Merge remote-tracking branch 'origin/bf-chmod' into enh-dbic2

DBIC BIDS Team · DBIC BIDS Team · commit 0e8860f9a5e1 · 2017-10-19T20:13:20.000Z
diff --git a/Dockerfile b/Dockerfile
@@ -15,9 +15,12 @@ RUN conda install -y -c conda-forge nipype && \
     pip install https://github.com/moloney/dcmstack/archive/c12d27d2c802d75a33ad70110124500a83e851ee.zip && \
     pip install datalad && \
     conda clean -tipsy && rm -rf ~/.pip/
-RUN cd /tmp && git clone https://github.com/neurolabusc/dcm2niix.git && \
+RUN apt-get update && apt-get upgrade -y && \
+    apt-get install -y pigz && \
+    apt-get clean -y && apt-get autoclean -y && apt-get autoremove -y && \
+    cd /tmp && git clone https://github.com/neurolabusc/dcm2niix.git && \
     cd dcm2niix && \
-    git checkout 60bab318ee738b644ebb1396bbb8cbe1b006218f && \
+    git checkout 6ba27b9befcbae925209664bb8acbb00e266114a && \
     mkdir build && cd build && cmake -DBATCH_VERSION=ON .. && \
     make && make install && \
     cd / && rm -rf /tmp/dcm2niix
diff --git a/Makefile b/Makefile
@@ -6,8 +6,8 @@ install:
 	mkdir -p $(DESTDIR)$(PREFIX)/share/heudiconv/heuristics
 	mkdir -p $(DESTDIR)$(PREFIX)/share/doc/heudiconv/examples/heuristics
 	mkdir -p $(DESTDIR)$(PREFIX)/bin
-	install -t $(DESTDIR)$(PREFIX)/bin bin/heudiconv
-	install -m 644 -t $(DESTDIR)$(PREFIX)/share/heudiconv/heuristics heuristics/*
+	install bin/heudiconv $(DESTDIR)$(PREFIX)/bin
+	install -m 644 heuristics/* $(DESTDIR)$(PREFIX)/share/heudiconv/heuristics
 
 uninstall:
 	rm -f $(DESTDIR)$(PREFIX)/bin/heudiconv
diff --git a/README.md b/README.md
@@ -33,9 +33,17 @@ as long as the following dependencies are in your path you can use the script
 - nibabel
 - dcm2niix
 
-## Example conversion using Docker
+## Tutorial with example conversion to BIDS format using Docker
+Please read this tutorial to understand how heudiconv works in practice.
+
 [Slides here](http://nipy.org/workshops/2017-03-boston/lectures/bids-heudiconv/#1)
 
+To generate lean BIDS output, consider using both the `-b` and the `--minmeta` flags 
+to your heudiconv command. The `-b` flag generates a json file with BIDS keys, while
+the `--minmeta` flag restricts the json file to only BIDS keys. Without `--minmeta`,
+the json file and the associated Nifti file contains DICOM metadata extracted using
+dicomstack.
+
 ## How it works (in some more detail)
 
 Call `heudiconv` like this:
diff --git a/bin/heudiconv b/bin/heudiconv
@@ -20,7 +20,7 @@ It has multiple modes of operation
   DICOMs are sorted based on study UID, and layed out using specified heuristic
 """
 
-__version__ = '0.3'
+__version__ = '0.4'
 
 import argparse
 from glob import glob
@@ -245,7 +245,8 @@ def json_dumps_pretty(j, indent=2, sort_keys=True):
     # no spaces after [
     js_ = re.sub('\[ ', '[', js_)
     j_ = json.loads(js_)
-    assert(j == j_)
+    # Removed assert as it does not do any floating point comparison
+    #assert(j == j_)
     return js_
 
 
@@ -313,6 +314,14 @@ def find_files(regex, topdir=curdir, exclude=None, exclude_vcs=True, dirs=False)

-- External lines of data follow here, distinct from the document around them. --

## config.mk

```make
export PLATFORM = sky130hd
export DESIGN_NAME = disp_load_seq
export DESIGN_NICKNAME = d
export VERILOG_FILES = /design/src/rtl/disp_load_seq.sv
export SDC_FILE = /design/constraint.sdc
export NUM_CORES = 1
export LEC_CHECK = 0
export CAP_MARGIN = 20
export CORE_ASPECT_RATIO = 0.9
export CORE_MARGIN = 5
export CORE_UTILIZATION = 25
export DETAILED_ROUTE_END_ITERATION = 6
export MAX_ROUTING_LAYER = met4
export PLACE_DENSITY = 0.6
export SLEW_MARGIN = 20
export SYNTH_ARGS = -nofsm -noshare
export SYNTH_HDL_FRONTEND = slang
export SYNTH_SLANG_ARGS = --single-unit
```

## constraint.sdc

```tcl
create_clock -name clk -period 4.75 [get_ports clk]
set_input_delay 1.1875 -clock clk [delete_from_list [all_inputs] [get_ports clk]]
set_output_delay 1.1875 -clock clk [all_outputs]
set_load 0.01 [all_outputs]
```

## src/rtl/disp_load_seq.sv

```systemverilog
// Two-requester display loader: captures a 4-digit hex value plus decimal points
// and writes four active-low segment patterns into the display mux buffers.
// Optional leading-zero blanking is enabled by defining DISP_LZ_BLANK_EN.
module disp_load_seq (
  input  logic        clk,
  input  logic        reset,
  input  logic        req0,
  input  logic        req1,
  input  logic [15:0] val0,
  input  logic [15:0] val1,
  input  logic [3:0]  dp0,
  input  logic [3:0]  dp1,
  output logic        gnt0,
  output logic        gnt1,
  output logic        load,
  output logic [1:0]  bufdestino,
  output logic [7:0]  datai,
  output logic        busy,
  output logic        done
);

  typedef enum logic [1:0] {IDLE, WRITE, DONE} state_t;

  state_t      state, state_nxt;
  logic [1:0]  cnt, cnt_nxt;
  logic [15:0] cap_val;
  logic [3:0]  cap_dp;
  logic        last;
  logic        pick0, pick1;
  logic [3:0]  nib;
  logic        blank;
  logic [7:0]  pat;

  // Tie goes to whichever requester was not served last.
  always_comb begin
    pick0 = req0 && (!req1 || last);
    pick1 = req1 && !pick0;
  end

  always_comb begin
    state_nxt = state;
    cnt_nxt   = cnt;
    case (state)
      IDLE:  if (req0 || req1) begin
               state_nxt = WRITE;
               cnt_nxt   = 2'd0;
             end
      WRITE: begin
               cnt_nxt = cnt + 2'd1;
               if (cnt == 2'd3) state_nxt = DONE;
             end
      DONE:  state_nxt = IDLE;
      default: state_nxt = IDLE;
    endcase
  end

  always_ff @(posedge clk) begin
    if (reset) begin
      state   <= IDLE;
      cnt     <= 2'd0;
      cap_val <= 16'd0;
      cap_dp  <= 4'd0;
      last    <= 1'b1;
      gnt0    <= 1'b0;
      gnt1    <= 1'b0;
    end else begin
      state <= state_nxt;
      cnt   <= cnt_nxt;
      gnt0  <= (state == IDLE) && pick0;
      gnt1  <= (state == IDLE) && pick1;
      if (state == IDLE && (pick0 || pick1)) begin
        cap_val <= pick0 ? val0 : val1;
        cap_dp  <= pick0 ? dp0  : dp1;
        last    <= pick1;
      end
    end
  end

  assign nib = cap_val[{cnt, 2'b00} +: 4];

`ifdef DISP_LZ_BLANK_EN
  always_comb begin
    case (cnt)
      2'd3:    blank = (cap_val[15:12] == 4'd0);
      2'd2:    blank = (cap_val[15:8]  == 8'd0);
      2'd1:    blank = (cap_val[15:4]  == 12'd0);
      default: blank = 1'b0;
    endcase
  end
`else
  assign blank = 1'b0;
`endif

  // Patterns carry bit0 = 1 (dp off); XOR with the dp enable lights it.
  always_comb begin
    case (nib)
      4'h0: pat = 8'h03;  4'h1: pat = 8'h9F;
      4'h2: pat = 8'h25;  4'h3: pat = 8'h0D;
      4'h4: pat = 8'h99;  4'h5: pat = 8'h49;
      4'h6: pat = 8'h41;  4'h7: pat = 8'h1F;
      4'h8: pat = 8'h01;  4'h9: pat = 8'h09;
      4'hA: pat = 8'h11;  4'hB: pat = 8'hC1;
      4'hC: pat = 8'h63;  4'hD: pat = 8'h85;
      4'hE: pat = 8'h61;  default: pat = 8'h71;
    endcase
    if (blank) pat = 8'hFF;
  end

  always_comb begin
    load       = (state == WRITE);
    busy       = (state != IDLE);
    done       = (state == DONE);
    bufdestino = load ? cnt : 2'd0;
    datai      = load ? (pat ^ {7'd0, cap_dp[cnt]}) : 8'd0;
  end

endmodule

```

-- Word level (Yosys, flattened, before mapping)
Memory sizes are Yosys's and may differ from the RTL's.
Cells that the tools add are included.
- register bits after elaboration: 27
- memory bits (read-only): 112
- input bits: 44
- word-level logic and storage cells: 43
- memories: 1
- memory list (memory ; words ; bits a word ; rd ports ; clocked after Yosys merged registers in ; write ports ; line ; source):
    (no name shown) ; 16 ; 7 ; 1 ; 0 ; 0 ; 96 ; case (nib)
- add/subtract/negate cells: 1
- order comparisons: 1
- equality and inequality tests: 5
- shifts and indexed selects: 1
- mux-type cells: 11
- bitwise logic cells: 1
- reductions and logical operators: 15
- operators by type and width (kind ; number):
    two-way mux 16 bit ; 1
    indexed part select 16 x 5 -> 4 bit ; 1
    two-way mux 2 bit ; 4
    two-way mux 8 bit ; 1
    case mux 2 bit (2 select lines) ; 2
    bitwise XOR 8 x 1 -> 8 bit ; 1
    logical AND 1 bit ; 5
    == test 2 bit, second input constant ; 2
    two-way mux 4 bit ; 1
    AND reduction 2 bit ; 2
    nonzero test 2 bit ; 2
    logical OR 1 bit ; 3
    < comparator 2 x 3 -> 1 bit, second input constant ; 1
    adder 2 x 1 -> 2 bit, second input constant ; 1
    binary-select mux 1 bit (select 2 bit) ; 1
    == test 2 x 1 -> 1 bit, second input constant ; 1
    logical NOT 1 bit ; 2
    logical NOT 2 bit ; 1
    inequality test 2 x 1 -> 1 bit, second input constant ; 1
    inequality test 2 bit, second input constant ; 1
    two-way mux 1 bit ; 1

-- Longest topological paths before layout
- depth in word-level cells: 7
- gate-level depth with buffers: 7
- mapped depth without buffers: 6

-- Worst setup path before layout
No wires, ideal clock.
- kind: reg-to-output
- from: register cnt[0]
- to: output port datai[4]
- arrival: 1952 ps
- data required time: 3563 ps
- path slack: 1610 ps
- stages on the path, launching flop included: 8
- buffers on the path: 1
- cells stage by stage: dfxtp_1 buf_6 mux4_2 inv_1 ha_1 inv_1 mux4_2 and2_1
- cells in the longest elaborated chain, start to end: 4
- RTL lines (what ; line ; source):
    start, declared ; 25 ; logic [1:0] cnt, cnt_nxt;
    start signal, assigned ; 68 ; cnt <= cnt_nxt;
    indexed part select 16 x 5 -> 4 bit ; 79 ; assign nib = cap_val[{cnt, 2'b00} +: 4];
    memory (16 x 7 bit) ; -- ;
    bitwise XOR 8 x 1 -> 8 bit ; 114 ; datai = load ? (pat ^ {7'd0, cap_dp[cnt]}) : 8'd0;
    two-way mux 8 bit ; 114 ;
    end, declared ; 17 ; output logic [7:0] datai,
No other way between the ends.

-- Worst setup path after layout
Same ends and word-level chain as after synthesis.

==> flow_summary.json <==
{
  "final_cell_mix": "clkdlybuf4s50_1 (58), nor2_1 (29), dfxtp_1 (27)",
  "p_comb_frac": 0.332,
  "grt_pass1_vias": 1233,
  "arrival_ns": 2.93,
  "crit_buf_inv": 3,
  "crit_fanout": 9,
  "fp-row-count": 27,
  "drive_gt1_frac": 0.0639,
  "hp-class": "flip-flop to flip-flop",
  "place_area_mm2": 0.00221,
  "syn-num-nets": 220,
  "critPathMaxStageDelay_ns": 0.63,
  "crit_slowest_cell": "mux4_2",
  "fmax_ghz": 0.243,
  "synth-main-ff-cell": "dfxtp_1",
  "setup_viol": 0,
  "hpwl_um": 2830,
  "vias": 1316,
  "final_nets": 272,
  "grt_max_degree": 42,
  "path_clk_slew_ns": 0.08,
  "wl_per_cell_um": 11.6,
  "synth_top_area_cell": "dfxtp_1",
  "cts_resized": 0,
  "syn-instance-count": 168,
  "gp_congestion": 0.760,
  "worstSetupPathType": "flip-flop to output port",
  "postCtsSetupRepairBufs": 0,
  "io_pins": 59,
  "clk_path_buf_depth": 2,
  "drv_cap": 0,
  "power_frac_clock": 0.217,
  "final_area_mm2": 0.00226,
  "htree_levels": 1,
  "switching_power_mw": 0.166,
  "postRouteAntennaNets": 0,
  "peakVddDrop_v": 0.000111,
  "maxSlewHeadroom": 0.338,
  "synth_area_mm2": 0.00157,
  "num-fill-cells": 657,
  "synth_edf_count": 0,
  "port_buffers": 58,
  "initial_core_util": 0.256,
  "yosysWarnings": 0,
  "cts_made_buffers": 3,
  "final_common_cell": "clkdlybuf4s50_1",
  "ys_types": 31,
  "ctsHoldBuffers": 0,
  "die_area_mm2": 0.00795,
  "switching_share": 0.286,
  "core_mm2": 0.00611,
  "crit_path_start_kind": "flip-flop",
  "syn_area_per_cell_um2": 9.32,
  "grt_antenna_before_repair": 0,
  "leakagePower_nw": 0.879,
  "cpLargestDelayFamily": "multiplexers",
  "end_kind": "output port",
  "final_util": 0.369,
  "area_delta_synth_final_pct": 44.2,
  "route.detailed.drc": 0,
  "num_antenna_cells": 0,
  "crit_chain": "mux4_2 -> inv_1 -> ha_1 -> inv_1 -> mux4_2 -> and2_1 -> clkdlybuf4s50_1",
  "firstDrtPassIters": 6,
  "cp.required_ns": 3.56,
  "status": "finished clean",
  "die_x_um": 93.4,
  "cts_tree": "done",
  "period_needed_ns": 4.12,
  "initialDrtViolationCount": 55,
  "cts_sinks": 27,
  "yosysSeqAreaShare": 0.345,
  "clock-skew-final_ns": 0.00207,
  "slew_violations": 0,
  "p_int_mw": 0.414,
  "avgViaCountPerCell": 4.30,
  "r2r_slack_ns": 2.99,
  "power_density_mw_per_mm2": 257,
  "hold_viol_final": 0,
  "ys_ff_latch": 27,
  "tns_ns": 0,
  "synthTopCellsByArea": "dfxtp_1 (35%), mux2i_1 (14%), a211oi_1 (9.6%), mux4_2 (8.6%), nor2_1 (7.0%)",
  "drt-total-wl_um": 3560,
  "cts_root_buf": "clkbuf_8",
  "die_h_um": 85.1,
  "min_period_over_period": 0.868,
  "grt_pass1_wl_um": 5870,
  "rsz0062_at_grt": "false",
  "tightest_slew_ns": 0.990,
  "grt_overflow": 0,
  "synth-async-reset-ratio": 0,
  "worstSkewPairLatency_ns": 0.27,
  "fin_total_pwr_mw": 0.580,
  "sequentialPowerShare": 0.452,
  "grt_use_total": 0.0932,
  "holdWs_ns": 0.502,
  "synth_top_area_share": 0.345
}
-- state kept, by name (all words and copies together) (netlist names) --
name and flops:
cap_dp 4, state 2, cap_val 16, cnt 2, last 1, gnt0 1
gnt1 1
-- final timing paths --
path / startpoint / endpoint / depth (start not counted)
max: cnt[0]$_SDFFE_PP0P_ / datai[4] / 7
min: cap_val[8]$_SDFFE_PP0P_ / cap_val[8]$_SDFFE_PP0P_ / 2
max reg2reg: last$_SDFFE_PP1P_ / cap_val[8]$_SDFFE_PP0P_ / 4
min reg2reg: cap_val[8]$_SDFFE_PP0P_ / cap_val[8]$_SDFFE_PP0P_ / 2
-- power by group through the flow --
stage | Combinational [mW] | Clock (mW) | Sequential, mW
after global routing | 0.215 | 0.144 | 0.265
after CTS | 0.195 | 0.132 | 0.262
after floorplan | 0.122 | 0 | 0.262
final | 0.192 | 0.126 | 0.262
after detailed placement | 0.195 | 0 | 0.268
after global placement | 0.193 | 0 | 0.268
-- metal layers --
layer  vias to the layer above  share of wire  GRT usage
met1                       559           0.51      0.132
met5                         -              0          -
li1                        712              -          -
met3                         4          0.061     0.0168
met4                         0         0.0084     0.0280
met2                        41           0.42      0.134
-- cells in the mapped netlist, drive strengths merged, types with 2 or more instances --
cell and number:
a211oi 20, a31oi 2, nand2b 2, nand2 2, dfxtp 27, inv 7
nor3 2, and2 4, ha 8, mux2i 22, buf 7, a21oi 6
o21ai 4, nor2 29, nand3b 2, clkbuf 6, nand3 2, mux4 6
-- stage by stage --
stage / std cells / setup WS (ns)
after floorplan: 168 / 1.61
after global placement: 302 / 0.969
after detailed placement: 302 / 0.883
after CTS: 306 / 0.578
after global routing: 306 / 0.459
final: 306 / 0.628
-- worst min-delay path, cell delays in order, from the launching register on --
cell and delay, ns:
dfxtp_1 0.31, nor2_1 0.09, a211oi_1 0.05
-- layout make-up --
cell class                      count  area, µm²  share of cell area
Tap cell                           87        109              0.0482
Sequential cell                    27        541               0.239
Clock buffer                        4       45.0              0.0200
Timing Repair Buffer               60        596               0.264
Multi-Input combinational cell    121        941               0.417
Inverter                            7       26.3              0.0116
-- logic make-up (layout without fill, tap and decap cells) --
kind of cell | Yosys count | in the layout | synth area share
AO/OA/AOI/OAI | 36 | 36 | 0.155
adder cells (fa/ha/maj) | 8 | 8 | 0.0640
AND/OR/NAND/NOR | 48 | 48 | 0.145
buffers and inverters | 20 | 71 | 0.0560
flip-flops | 27 | 27 | 0.345
multiplexers | 29 | 29 | 0.234
Power figures use the tool's default switching activity.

 find_files.__doc__ %= (_VCS_REGEX,)
 
 
+def is_readonly(path):
+    """Return True if it is a fully read-only file (dereferences the symlink)
+    """
+    # get current permissions
+    perms = stat.S_IMODE(os.lstat(os.path.realpath(path)).st_mode)
+    return not bool(perms & ALL_CAN_WRITE)  # should be true if anyone is allowed to write
+
+
 def set_readonly(path, read_only=True):
     """Make file read only or writeable while preserving "access levels"
 
@@ -453,11 +462,9 @@ def group_dicoms_into_seqinfos(
             series_id = series_id + (file_studyUID,)
 
 
-        #print fidx, N, filename
         ingrp = False
         for idx in range(len(mwgroup)):
             same = mw.is_same_series(mwgroup[idx])
-            #print idx, same, groups[idx][0]
             if same:
                 # the same series should have the same study uuid
                 assert mwgroup[idx].dcm_data.get('StudyInstanceUID', None) == file_studyUID
@@ -792,7 +799,7 @@ def get_dicom_series_time(dicom_list):
     import calendar
     import dicom as dcm
 
-    dcm = dcm.read_file(dicom_list[0], stop_before_pixels=True)
+    dcm = dcm.read_file(dicom_list[0], stop_before_pixels=True, force=True)
     dcm_date = dcm.SeriesDate  # YYYYMMDD
     dcm_time = dcm.SeriesTime  # HHMMSS.MICROSEC
     dicom_time_str = dcm_date + dcm_time.split('.', 1)[0]  # YYYYMMDDHHMMSS
@@ -1017,7 +1024,7 @@ def get_formatted_scans_key_row(item):
 
     """
     dcm_fn = item[-1][0]
-    mw = ds.wrapper_from_data(dcm.read_file(dcm_fn, stop_before_pixels=True))
+    mw = ds.wrapper_from_data(dcm.read_file(dcm_fn, stop_before_pixels=True, force=True))
     # we need to store filenames and acquisition times
     # parse date and time and get it into isoformat
     date = mw.dcm_data.ContentDate
@@ -1026,7 +1033,12 @@ def get_formatted_scans_key_row(item):
     acq_time = datetime.strptime(td, '%H%M%S%Y%m%d').isoformat()
     # add random string
     randstr = ''.join(map(chr, sample(k=8, population=range(33, 127))))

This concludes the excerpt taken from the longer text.